Die Trying is the second novel in the Jack Reacher series written by Lee Child. It was published in 1998 by Bantam Press in the UK and by Putnam in the US. It is written in the third person.

Plot

While in Chicago, former military police officer Jack Reacher is helping a young woman with an injured leg with her dry cleaning when they're captured at gunpoint by three men and thrown into a car, then transferred into a van and driven cross country. On the way, Reacher learns the woman is an FBI agent named Holly Johnson, though she doesn't tell him she's the daughter of the Chairman of the Joint Chiefs of Staff nor goddaughter of the President, having been accused of being the beneficiary of nepotism all her life.

Meanwhile, Holly's fellow agents search for her. Security footage leaves Reacher as the prime suspect, and his mentor, General Leon Garber, is brought in to help, though he insists Reacher would never do such a thing. The Chicago office where Holly worked take charge, with only agent in charge McGrath and two others, Milosevic and Brogan involved. At one point, they manage to put an APB out on the van, but get the wrong van due to a transfer of vehicles.

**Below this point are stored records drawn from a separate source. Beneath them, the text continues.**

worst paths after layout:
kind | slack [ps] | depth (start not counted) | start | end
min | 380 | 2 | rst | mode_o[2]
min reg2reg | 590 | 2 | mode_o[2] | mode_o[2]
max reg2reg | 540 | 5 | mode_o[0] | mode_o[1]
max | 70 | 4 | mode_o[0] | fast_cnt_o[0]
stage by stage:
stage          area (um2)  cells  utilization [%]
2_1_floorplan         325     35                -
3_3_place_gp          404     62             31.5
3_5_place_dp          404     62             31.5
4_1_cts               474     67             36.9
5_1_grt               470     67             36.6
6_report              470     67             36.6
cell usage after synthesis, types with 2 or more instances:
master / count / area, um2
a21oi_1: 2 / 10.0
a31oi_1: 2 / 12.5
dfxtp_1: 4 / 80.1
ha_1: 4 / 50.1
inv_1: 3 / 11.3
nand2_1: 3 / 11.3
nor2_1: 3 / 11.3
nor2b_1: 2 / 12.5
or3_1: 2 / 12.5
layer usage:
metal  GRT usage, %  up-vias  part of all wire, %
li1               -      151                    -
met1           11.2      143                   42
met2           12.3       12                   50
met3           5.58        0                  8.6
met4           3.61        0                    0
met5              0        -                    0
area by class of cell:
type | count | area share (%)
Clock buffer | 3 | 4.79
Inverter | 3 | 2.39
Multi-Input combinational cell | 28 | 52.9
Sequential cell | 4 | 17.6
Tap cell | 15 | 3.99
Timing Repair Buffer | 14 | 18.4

After Reacher fails to take advantage of an opportunity to escape during the night, Holly insists that he let her handle things. However, she ends up owing him when, during another stay, one of the kidnappers, Peter Bell, tries to rape her. Reacher breaks free of his restraints, kills Bell, hides his body, and re-restrains himself before the others become suspicious. Holly finally and reluctantly accepts his help after this.

Reacher and Holly finally arrive at their destination; a mountain community that's home to a radical military sect wishing to secede from the US. Holly, intended by leader Beau Borken to be used as leverage to make her father agree to his demands, is placed in an upstairs room of an abandoned county courthouse, whose walls are supposedly filled with dynamite. She meets Jackson, an FBI agent working undercover, who offers to help her escape, but she refuses to leave without Reacher.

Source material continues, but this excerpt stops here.